*WHAT THE TASK ASKS*:
Locate every line below that contains the word "constraint" and copy it.

*DATA FOR ANALYSIS*:

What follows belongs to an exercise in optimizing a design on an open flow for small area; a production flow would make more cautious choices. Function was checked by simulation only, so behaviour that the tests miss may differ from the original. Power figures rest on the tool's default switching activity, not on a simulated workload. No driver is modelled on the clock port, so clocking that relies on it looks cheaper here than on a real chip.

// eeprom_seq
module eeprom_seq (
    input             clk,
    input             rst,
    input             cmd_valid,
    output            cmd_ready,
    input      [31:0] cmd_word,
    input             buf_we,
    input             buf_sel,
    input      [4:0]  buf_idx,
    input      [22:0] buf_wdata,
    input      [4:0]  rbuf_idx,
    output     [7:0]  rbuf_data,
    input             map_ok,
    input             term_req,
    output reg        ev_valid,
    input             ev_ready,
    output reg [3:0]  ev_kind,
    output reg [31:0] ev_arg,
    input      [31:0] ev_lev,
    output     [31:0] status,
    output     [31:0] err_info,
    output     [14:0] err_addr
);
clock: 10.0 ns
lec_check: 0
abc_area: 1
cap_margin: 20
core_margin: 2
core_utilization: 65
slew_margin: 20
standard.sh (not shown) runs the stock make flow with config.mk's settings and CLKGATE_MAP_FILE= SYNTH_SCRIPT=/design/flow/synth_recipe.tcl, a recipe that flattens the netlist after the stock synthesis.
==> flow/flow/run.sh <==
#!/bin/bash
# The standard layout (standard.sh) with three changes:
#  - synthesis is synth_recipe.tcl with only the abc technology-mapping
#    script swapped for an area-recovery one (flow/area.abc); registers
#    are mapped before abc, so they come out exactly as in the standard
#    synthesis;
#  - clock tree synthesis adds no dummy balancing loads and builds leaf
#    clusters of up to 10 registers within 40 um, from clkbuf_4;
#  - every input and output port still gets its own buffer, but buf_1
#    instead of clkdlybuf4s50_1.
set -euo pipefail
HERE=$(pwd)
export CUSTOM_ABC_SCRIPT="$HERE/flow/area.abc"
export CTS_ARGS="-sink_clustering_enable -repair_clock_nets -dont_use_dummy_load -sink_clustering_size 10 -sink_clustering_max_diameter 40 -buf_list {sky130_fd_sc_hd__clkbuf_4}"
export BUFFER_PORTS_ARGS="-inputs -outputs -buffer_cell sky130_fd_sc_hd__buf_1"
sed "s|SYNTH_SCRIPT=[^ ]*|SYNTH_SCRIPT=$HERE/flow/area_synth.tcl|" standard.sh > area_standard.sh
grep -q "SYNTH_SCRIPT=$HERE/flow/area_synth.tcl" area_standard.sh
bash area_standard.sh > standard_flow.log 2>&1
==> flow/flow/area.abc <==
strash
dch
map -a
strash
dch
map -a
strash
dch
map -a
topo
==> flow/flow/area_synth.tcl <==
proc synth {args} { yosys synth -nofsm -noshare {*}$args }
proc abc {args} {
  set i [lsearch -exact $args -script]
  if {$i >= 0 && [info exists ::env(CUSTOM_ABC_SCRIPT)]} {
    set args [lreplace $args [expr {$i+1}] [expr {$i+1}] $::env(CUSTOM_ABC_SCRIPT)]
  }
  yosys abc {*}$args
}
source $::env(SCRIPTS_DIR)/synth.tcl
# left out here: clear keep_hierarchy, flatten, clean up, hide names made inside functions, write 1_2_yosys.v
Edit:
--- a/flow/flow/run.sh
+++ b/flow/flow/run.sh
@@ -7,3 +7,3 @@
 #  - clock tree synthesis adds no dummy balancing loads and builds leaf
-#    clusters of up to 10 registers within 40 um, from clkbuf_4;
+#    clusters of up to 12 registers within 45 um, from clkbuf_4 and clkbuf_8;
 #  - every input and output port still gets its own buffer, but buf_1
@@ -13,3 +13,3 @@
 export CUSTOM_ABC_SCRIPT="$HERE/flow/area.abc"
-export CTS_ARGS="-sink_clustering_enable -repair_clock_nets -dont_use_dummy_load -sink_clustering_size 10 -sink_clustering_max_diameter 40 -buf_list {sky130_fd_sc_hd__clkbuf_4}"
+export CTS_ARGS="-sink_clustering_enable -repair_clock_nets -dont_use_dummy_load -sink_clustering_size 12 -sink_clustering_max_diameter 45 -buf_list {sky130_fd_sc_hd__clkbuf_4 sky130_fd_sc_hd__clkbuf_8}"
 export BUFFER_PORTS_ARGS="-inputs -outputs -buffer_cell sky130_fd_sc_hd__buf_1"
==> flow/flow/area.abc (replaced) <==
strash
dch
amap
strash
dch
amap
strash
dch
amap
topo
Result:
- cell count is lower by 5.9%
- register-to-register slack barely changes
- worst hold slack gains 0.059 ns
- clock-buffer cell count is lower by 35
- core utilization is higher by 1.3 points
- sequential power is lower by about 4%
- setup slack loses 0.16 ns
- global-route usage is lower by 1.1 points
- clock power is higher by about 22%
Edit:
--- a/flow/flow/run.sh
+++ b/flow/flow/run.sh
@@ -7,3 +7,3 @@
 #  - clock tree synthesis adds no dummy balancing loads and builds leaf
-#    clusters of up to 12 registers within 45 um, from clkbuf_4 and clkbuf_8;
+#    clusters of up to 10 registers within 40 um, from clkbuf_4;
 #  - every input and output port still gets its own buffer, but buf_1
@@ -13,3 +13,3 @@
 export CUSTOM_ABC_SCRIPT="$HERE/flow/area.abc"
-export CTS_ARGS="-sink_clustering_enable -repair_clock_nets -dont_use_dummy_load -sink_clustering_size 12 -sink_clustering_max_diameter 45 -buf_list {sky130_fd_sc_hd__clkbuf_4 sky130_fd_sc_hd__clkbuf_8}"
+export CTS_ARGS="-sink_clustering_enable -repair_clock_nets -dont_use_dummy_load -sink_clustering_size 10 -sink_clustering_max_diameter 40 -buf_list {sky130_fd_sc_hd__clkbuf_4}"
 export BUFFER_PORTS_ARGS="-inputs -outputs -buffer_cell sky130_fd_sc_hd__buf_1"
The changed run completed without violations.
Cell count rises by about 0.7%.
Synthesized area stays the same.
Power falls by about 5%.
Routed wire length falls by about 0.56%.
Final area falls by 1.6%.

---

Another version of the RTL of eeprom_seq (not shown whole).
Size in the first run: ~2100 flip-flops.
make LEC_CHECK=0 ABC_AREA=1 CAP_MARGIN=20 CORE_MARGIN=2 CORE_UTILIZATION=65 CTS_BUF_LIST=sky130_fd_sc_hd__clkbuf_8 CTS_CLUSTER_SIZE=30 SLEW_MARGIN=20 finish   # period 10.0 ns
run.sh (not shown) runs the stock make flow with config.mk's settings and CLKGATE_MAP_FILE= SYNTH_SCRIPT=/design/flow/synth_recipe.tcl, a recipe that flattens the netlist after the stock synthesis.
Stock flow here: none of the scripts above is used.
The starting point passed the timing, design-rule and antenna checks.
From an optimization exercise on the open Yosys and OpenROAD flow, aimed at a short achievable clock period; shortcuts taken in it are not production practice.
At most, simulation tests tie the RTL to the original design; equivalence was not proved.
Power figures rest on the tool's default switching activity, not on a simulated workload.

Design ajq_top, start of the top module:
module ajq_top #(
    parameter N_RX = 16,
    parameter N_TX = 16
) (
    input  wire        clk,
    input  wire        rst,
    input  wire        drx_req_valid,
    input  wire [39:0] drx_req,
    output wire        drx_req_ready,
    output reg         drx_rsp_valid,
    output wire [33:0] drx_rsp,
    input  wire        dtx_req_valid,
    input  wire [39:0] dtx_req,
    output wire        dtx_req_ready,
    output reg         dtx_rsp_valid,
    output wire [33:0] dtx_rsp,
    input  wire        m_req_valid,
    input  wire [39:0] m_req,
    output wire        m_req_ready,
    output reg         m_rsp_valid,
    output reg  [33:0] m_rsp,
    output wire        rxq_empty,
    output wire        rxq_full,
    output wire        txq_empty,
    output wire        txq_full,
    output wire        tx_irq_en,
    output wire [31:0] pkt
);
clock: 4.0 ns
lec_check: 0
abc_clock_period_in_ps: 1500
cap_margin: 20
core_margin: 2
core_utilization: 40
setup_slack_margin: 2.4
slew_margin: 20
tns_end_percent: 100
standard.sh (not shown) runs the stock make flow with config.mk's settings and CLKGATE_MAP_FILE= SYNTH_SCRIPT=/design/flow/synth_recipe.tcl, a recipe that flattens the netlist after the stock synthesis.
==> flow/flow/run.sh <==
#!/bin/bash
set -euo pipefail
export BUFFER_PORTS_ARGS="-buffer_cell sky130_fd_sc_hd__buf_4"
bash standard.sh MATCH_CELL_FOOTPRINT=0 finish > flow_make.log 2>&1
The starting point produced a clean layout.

--

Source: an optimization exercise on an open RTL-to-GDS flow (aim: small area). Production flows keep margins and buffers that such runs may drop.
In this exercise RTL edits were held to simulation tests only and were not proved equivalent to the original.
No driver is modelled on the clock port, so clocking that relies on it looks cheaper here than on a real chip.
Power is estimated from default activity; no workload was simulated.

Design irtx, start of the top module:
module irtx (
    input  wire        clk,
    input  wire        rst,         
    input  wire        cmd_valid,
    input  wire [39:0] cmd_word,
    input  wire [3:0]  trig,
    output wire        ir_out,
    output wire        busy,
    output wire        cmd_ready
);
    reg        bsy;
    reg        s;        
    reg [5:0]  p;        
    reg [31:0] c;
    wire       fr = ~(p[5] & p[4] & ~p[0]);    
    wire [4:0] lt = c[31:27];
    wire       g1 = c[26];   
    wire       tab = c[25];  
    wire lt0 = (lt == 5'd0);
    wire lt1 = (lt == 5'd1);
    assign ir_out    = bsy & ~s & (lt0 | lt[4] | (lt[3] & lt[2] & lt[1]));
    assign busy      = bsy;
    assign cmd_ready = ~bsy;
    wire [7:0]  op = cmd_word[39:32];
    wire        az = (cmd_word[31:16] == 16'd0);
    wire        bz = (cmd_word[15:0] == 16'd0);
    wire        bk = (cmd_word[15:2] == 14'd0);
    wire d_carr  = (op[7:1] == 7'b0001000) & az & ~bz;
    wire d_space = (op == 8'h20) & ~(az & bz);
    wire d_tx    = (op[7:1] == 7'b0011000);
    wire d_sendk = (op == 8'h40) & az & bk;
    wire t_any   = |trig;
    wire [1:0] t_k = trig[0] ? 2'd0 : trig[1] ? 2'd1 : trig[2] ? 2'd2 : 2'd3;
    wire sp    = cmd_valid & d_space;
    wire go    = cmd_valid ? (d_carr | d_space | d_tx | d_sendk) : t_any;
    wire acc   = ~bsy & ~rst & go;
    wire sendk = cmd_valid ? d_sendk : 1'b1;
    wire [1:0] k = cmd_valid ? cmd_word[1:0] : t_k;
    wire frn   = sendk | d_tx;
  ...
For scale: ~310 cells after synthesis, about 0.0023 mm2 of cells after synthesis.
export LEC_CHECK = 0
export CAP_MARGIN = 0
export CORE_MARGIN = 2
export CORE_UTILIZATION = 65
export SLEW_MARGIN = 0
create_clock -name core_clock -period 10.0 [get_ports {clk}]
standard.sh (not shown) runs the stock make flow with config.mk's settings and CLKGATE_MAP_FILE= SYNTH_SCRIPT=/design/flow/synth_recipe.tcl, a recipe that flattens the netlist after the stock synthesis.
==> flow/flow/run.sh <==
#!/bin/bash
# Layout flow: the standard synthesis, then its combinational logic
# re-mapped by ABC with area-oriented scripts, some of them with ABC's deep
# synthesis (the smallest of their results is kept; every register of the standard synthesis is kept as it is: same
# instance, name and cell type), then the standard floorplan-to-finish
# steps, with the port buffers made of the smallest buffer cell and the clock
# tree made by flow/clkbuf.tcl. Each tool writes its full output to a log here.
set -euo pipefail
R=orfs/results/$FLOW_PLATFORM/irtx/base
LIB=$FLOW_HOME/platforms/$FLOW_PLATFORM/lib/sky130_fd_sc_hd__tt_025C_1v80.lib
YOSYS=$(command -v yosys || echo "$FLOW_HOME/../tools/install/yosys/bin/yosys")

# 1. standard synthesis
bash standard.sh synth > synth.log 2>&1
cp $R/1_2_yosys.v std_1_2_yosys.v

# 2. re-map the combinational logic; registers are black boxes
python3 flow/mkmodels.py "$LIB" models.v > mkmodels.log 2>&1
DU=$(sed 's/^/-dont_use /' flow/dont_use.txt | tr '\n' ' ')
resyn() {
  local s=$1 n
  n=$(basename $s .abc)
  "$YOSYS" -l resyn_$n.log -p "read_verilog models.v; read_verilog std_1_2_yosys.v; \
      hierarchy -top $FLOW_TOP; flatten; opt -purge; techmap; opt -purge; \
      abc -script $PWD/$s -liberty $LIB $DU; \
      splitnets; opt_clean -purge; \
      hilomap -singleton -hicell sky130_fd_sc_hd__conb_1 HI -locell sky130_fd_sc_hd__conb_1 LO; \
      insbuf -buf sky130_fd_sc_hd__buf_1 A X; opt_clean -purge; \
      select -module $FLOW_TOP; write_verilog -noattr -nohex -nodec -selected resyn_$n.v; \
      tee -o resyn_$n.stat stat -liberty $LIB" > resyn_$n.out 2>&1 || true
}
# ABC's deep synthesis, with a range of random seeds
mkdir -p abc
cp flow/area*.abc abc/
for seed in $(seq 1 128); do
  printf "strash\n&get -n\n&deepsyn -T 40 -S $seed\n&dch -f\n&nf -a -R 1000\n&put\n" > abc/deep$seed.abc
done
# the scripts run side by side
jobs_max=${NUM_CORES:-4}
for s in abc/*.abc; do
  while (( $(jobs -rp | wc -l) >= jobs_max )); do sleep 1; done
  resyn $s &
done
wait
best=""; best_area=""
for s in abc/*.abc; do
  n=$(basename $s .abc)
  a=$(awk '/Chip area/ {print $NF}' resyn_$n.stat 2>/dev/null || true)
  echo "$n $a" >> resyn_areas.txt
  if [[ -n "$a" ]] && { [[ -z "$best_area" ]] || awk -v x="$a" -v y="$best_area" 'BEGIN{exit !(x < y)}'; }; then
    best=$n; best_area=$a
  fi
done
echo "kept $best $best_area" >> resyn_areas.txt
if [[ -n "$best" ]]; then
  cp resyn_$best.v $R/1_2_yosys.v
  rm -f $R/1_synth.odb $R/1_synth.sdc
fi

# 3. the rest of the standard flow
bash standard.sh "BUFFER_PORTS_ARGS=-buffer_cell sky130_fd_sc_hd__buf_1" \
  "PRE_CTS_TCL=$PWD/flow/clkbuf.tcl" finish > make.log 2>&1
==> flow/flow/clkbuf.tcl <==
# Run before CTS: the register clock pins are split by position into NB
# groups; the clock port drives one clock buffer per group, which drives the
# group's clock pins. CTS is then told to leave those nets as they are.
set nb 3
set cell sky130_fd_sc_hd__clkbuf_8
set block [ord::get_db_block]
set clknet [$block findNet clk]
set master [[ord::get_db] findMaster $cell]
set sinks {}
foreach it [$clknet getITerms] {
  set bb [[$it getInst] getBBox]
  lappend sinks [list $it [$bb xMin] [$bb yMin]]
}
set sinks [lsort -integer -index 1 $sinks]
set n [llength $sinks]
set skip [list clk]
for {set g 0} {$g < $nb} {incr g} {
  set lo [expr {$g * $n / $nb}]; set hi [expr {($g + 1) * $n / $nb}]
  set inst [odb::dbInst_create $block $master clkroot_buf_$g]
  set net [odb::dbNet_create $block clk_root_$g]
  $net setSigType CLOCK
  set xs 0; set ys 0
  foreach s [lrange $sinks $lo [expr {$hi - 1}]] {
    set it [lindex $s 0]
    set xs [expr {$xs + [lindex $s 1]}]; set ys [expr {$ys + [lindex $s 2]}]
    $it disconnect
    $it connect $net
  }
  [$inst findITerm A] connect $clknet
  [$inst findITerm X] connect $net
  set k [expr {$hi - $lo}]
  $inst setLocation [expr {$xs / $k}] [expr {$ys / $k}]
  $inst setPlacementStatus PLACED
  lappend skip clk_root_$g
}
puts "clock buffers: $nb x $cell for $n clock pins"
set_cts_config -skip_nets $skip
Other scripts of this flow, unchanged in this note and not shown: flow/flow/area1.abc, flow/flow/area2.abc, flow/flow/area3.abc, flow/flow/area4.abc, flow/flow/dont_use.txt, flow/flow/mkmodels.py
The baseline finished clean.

---

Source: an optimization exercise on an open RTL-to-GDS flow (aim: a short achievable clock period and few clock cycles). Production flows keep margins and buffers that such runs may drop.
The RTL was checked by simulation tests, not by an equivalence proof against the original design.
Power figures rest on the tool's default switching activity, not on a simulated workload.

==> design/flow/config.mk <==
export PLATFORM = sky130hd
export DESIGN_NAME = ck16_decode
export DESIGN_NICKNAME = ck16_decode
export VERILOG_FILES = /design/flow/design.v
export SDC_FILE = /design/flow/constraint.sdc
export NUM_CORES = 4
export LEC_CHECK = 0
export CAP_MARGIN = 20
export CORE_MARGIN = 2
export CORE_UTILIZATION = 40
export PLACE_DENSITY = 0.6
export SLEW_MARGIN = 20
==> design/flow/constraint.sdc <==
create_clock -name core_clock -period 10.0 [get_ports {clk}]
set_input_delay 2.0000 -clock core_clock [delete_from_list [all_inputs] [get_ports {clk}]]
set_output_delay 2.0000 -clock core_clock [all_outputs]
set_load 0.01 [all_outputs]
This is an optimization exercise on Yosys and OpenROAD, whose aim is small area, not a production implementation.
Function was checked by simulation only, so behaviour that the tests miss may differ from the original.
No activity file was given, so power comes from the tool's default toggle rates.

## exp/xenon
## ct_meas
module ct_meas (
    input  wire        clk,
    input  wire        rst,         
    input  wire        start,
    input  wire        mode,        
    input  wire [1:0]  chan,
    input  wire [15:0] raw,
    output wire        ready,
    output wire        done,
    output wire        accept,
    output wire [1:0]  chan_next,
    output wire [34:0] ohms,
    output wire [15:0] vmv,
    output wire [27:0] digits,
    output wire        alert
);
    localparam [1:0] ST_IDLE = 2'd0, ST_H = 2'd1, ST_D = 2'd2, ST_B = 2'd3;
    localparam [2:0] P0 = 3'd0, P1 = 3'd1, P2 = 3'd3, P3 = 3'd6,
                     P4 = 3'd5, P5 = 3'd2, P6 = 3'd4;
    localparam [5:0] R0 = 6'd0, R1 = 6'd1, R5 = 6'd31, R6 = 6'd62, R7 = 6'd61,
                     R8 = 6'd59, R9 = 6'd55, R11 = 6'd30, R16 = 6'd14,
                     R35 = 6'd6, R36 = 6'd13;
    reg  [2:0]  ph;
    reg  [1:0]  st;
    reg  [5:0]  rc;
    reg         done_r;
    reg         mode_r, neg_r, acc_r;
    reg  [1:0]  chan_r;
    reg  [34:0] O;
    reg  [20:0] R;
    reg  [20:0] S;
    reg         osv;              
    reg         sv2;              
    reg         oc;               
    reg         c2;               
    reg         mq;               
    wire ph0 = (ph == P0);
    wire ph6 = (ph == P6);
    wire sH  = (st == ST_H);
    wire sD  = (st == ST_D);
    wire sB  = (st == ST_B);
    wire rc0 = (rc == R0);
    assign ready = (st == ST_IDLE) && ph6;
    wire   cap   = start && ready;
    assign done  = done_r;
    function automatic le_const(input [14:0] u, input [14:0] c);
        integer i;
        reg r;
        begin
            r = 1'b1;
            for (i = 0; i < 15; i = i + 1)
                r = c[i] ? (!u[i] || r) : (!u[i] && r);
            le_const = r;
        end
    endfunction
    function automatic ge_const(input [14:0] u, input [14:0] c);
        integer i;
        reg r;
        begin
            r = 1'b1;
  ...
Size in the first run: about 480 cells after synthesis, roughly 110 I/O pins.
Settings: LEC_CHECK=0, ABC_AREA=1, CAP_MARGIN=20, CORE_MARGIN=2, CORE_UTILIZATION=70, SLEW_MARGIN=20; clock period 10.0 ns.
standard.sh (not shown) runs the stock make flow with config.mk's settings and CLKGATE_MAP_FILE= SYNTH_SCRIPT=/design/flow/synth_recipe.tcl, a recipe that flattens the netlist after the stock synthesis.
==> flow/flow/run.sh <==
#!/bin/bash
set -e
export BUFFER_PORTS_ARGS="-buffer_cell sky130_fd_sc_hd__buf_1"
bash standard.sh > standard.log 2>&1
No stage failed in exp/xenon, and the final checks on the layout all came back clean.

*OUTPUT FOR THIS EXERCISE*:
export SDC_FILE = /design/flow/constraint.sdc
==> design/flow/constraint.sdc <==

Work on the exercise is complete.